Bounded-Abstention Pairwise Learning to Rank
Antonio Ferrara, Andrea Pugnana, Francesco Bonchi, Salvatore Ruggieri
TL;DR
This work introduces BALToR, a principled, bounded-abstention framework for pairwise learning-to-rank with ties. By thresholding the ranker’s conditional risk at a $c$-quantile level, BALToR selects which pairs to predict and which to abstain, targeting a fixed abstention budget. The authors provide a theoretical characterization of the optimal abstention policy, a model-agnostic plug-in algorithm, and extensive experiments on Web-30k, OHSUMED, and MQ2007 showing improved accuracy on non-abstained pairs while satisfying the coverage constraint and maintaining balanced abstention across outcome classes. The approach offers a practical, scalable way to integrate human input or higher-quality data into ranking systems, particularly in high-stakes settings where uncertainty must be carefully managed.
Abstract
Ranking systems influence decision-making in high-stakes domains like health, education, and employment, where they can have substantial economic and social impacts. This makes the integration of safety mechanisms essential. One such mechanism is $\textit{abstention}$, which enables algorithmic decision-making system to defer uncertain or low-confidence decisions to human experts. While abstention have been predominantly explored in the context of classification tasks, its application to other machine learning paradigms remains underexplored.

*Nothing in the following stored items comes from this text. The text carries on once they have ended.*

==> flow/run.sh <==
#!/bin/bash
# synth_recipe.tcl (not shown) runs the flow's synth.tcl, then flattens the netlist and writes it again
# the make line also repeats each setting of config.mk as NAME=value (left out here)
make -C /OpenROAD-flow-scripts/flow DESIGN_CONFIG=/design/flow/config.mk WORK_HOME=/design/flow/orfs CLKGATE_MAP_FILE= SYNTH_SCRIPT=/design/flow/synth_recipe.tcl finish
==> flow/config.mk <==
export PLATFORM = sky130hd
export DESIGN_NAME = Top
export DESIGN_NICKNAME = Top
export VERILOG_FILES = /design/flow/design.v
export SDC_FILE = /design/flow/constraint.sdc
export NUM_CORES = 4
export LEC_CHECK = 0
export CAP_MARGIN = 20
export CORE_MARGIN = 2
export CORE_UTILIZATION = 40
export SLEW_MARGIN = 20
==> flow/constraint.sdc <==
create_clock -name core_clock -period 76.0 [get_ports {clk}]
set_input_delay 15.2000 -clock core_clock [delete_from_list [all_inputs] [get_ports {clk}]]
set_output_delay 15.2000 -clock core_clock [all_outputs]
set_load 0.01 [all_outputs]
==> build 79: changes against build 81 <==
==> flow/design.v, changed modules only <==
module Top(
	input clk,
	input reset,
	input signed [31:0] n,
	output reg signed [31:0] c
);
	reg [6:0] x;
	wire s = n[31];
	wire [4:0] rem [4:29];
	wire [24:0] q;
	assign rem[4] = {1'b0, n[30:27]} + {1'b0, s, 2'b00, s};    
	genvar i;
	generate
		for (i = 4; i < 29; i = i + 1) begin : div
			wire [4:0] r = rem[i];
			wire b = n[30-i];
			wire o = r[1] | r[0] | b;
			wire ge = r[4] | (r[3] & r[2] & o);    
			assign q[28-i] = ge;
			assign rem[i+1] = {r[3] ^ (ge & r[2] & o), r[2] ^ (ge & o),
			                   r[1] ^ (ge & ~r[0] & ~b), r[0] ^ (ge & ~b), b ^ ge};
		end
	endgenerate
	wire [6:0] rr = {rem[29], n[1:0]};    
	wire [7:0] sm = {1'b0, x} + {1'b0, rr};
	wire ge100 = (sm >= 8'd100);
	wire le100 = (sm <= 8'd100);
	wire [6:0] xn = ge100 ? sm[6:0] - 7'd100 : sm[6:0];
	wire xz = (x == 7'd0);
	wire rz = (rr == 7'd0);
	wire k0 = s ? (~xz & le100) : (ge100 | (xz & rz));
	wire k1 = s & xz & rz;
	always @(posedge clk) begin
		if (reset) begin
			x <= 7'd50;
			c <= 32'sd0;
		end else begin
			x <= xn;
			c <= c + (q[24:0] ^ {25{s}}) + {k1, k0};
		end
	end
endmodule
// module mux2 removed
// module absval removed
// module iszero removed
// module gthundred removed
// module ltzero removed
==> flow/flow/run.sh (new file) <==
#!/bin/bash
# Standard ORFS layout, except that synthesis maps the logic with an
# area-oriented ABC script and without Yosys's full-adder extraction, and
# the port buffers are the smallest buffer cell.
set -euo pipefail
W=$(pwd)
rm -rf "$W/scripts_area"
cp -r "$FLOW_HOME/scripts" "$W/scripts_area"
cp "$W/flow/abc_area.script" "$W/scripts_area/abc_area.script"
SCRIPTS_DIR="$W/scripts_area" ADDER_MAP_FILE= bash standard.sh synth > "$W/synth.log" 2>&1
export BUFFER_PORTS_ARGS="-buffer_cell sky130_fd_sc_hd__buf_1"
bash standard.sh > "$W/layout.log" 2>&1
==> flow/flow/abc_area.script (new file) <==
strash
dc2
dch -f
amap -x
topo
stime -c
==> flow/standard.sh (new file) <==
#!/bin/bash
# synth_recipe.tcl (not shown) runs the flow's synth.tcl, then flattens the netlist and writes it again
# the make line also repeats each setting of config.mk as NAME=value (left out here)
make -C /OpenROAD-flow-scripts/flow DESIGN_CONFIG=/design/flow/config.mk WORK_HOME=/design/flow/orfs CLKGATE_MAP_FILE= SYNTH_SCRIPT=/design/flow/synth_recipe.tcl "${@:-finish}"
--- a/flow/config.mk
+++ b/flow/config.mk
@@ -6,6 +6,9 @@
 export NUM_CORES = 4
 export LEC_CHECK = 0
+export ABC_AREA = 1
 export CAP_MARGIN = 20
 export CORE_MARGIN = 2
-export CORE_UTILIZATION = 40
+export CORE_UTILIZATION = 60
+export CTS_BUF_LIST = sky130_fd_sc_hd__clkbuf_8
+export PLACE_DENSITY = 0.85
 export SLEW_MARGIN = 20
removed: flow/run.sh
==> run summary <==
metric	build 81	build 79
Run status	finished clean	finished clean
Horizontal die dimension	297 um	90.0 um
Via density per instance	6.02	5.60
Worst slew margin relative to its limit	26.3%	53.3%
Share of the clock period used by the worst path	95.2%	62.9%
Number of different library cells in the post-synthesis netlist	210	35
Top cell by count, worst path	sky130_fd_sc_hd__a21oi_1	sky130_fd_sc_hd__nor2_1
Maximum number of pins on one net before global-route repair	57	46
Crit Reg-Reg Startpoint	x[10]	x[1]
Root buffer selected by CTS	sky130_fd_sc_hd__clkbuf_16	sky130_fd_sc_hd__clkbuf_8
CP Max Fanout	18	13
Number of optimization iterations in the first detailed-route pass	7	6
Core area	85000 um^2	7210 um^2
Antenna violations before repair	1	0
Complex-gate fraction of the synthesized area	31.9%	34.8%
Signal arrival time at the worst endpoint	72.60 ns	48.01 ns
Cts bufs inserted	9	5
What follows belongs to an exercise in optimizing a design on an open flow for small area, a short achievable clock period and few clock cycles; a production flow would make more cautious choices.
In this exercise RTL edits were held to simulation tests only and were not proved equivalent to the original.
Power is estimated from default activity; no workload was simulated.

alpha:
// mul
module mul
(
	input clk,
	input rst,
	input  [31:0] a,
	input  [31:0] b,
	input start,
	output [31:0] res_mul,
	output logic vld
);
==> flow/config.mk <==
export PLATFORM = sky130hd
export DESIGN_NAME = mul
export DESIGN_NICKNAME = mul
export VERILOG_FILES = /design/flow/design.v
export SDC_FILE = /design/flow/constraint.sdc
export NUM_CORES = 4
export LEC_CHECK = 0
export CAP_MARGIN = 20
export CORE_MARGIN = 2
export CORE_UTILIZATION = 55
export SLEW_MARGIN = 20
==> flow/constraint.sdc <==
create_clock -name core_clock -period 12.0 [get_ports {clk}]
set_input_delay 2.4000 -clock core_clock [delete_from_list [all_inputs] [get_ports {clk}]]
set_output_delay 2.4000 -clock core_clock [all_outputs]
set_load 0.01 [all_outputs]
standard.sh (not shown) runs the stock make flow with config.mk's settings and CLKGATE_MAP_FILE= SYNTH_SCRIPT=/design/flow/synth_recipe.tcl, a recipe that flattens the netlist after the stock synthesis.
==> flow/flow/run.sh <==
#!/bin/bash
# The standard ORFS layout with three changes to how it is made:
#  - synthesis skips the generic ABC pass inside Yosys's synth command
#    (SYNTH_ARGS=-noabc), so extract_fa sees the adders as written and maps
#    them to full-adder cells without inverters between them; registers and
#    their names are the standard synthesis's;
#  - the port buffers are sky130_fd_sc_hd__buf_4 instead of a delay buffer;
#  - repair_timing aims for a larger setup margin.
set -euo pipefail
cd "$(dirname "$0")/.."
export SYNTH_ARGS="-noabc"
export BUFFER_PORTS_ARGS="-buffer_cell sky130_fd_sc_hd__buf_4"
export SETUP_SLACK_MARGIN=6.0
bash standard.sh finish > standard.log 2>&1
Testbench counts of alpha, summed over its fixed seeds: cycles 3,200.
> inputs changed (alpha -> beta)
--- a/flow/flow/run.sh
+++ b/flow/flow/run.sh
@@ -7 +7 @@
-#  - the port buffers are sky130_fd_sc_hd__buf_4 instead of a delay buffer;
+#  - the port buffers are sky130_fd_sc_hd__buf_2 instead of a delay buffer;
@@ -12 +12 @@
-export BUFFER_PORTS_ARGS="-buffer_cell sky130_fd_sc_hd__buf_4"
+export BUFFER_PORTS_ARGS="-buffer_cell sky130_fd_sc_hd__buf_2"
[summary]
- Going from alpha to beta, complex-gate fraction of the synthesized area roughly the same, leakage power summed over all cells higher.
- Compared with alpha, in beta utilization barely changed, delay contributed by the slowest stage of the critical path decreased by 0.02 ns relative to the old numbers, worst setup slack after layout shows a reduction of 0.012 ns.
- Max-cap violation count: alpha vs beta identical
- beta vs. alpha: proportion of cell area spent on the clock network comparable; met3 demand-to-capacity share in global routing lower.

In this paper, we introduce a novel method for abstention in pairwise learning-to-rank tasks. Our approach is based on thresholding the ranker's conditional risk: the system abstains from making a decision when the estimated risk exceeds a predefined threshold. Our contributions are threefold: a theoretical characterization of the optimal abstention strategy, a model-agnostic, plug-in algorithm for constructing abstaining ranking models, and a comprehensive empirical evaluations across multiple datasets, demonstrating the effectiveness of our approach.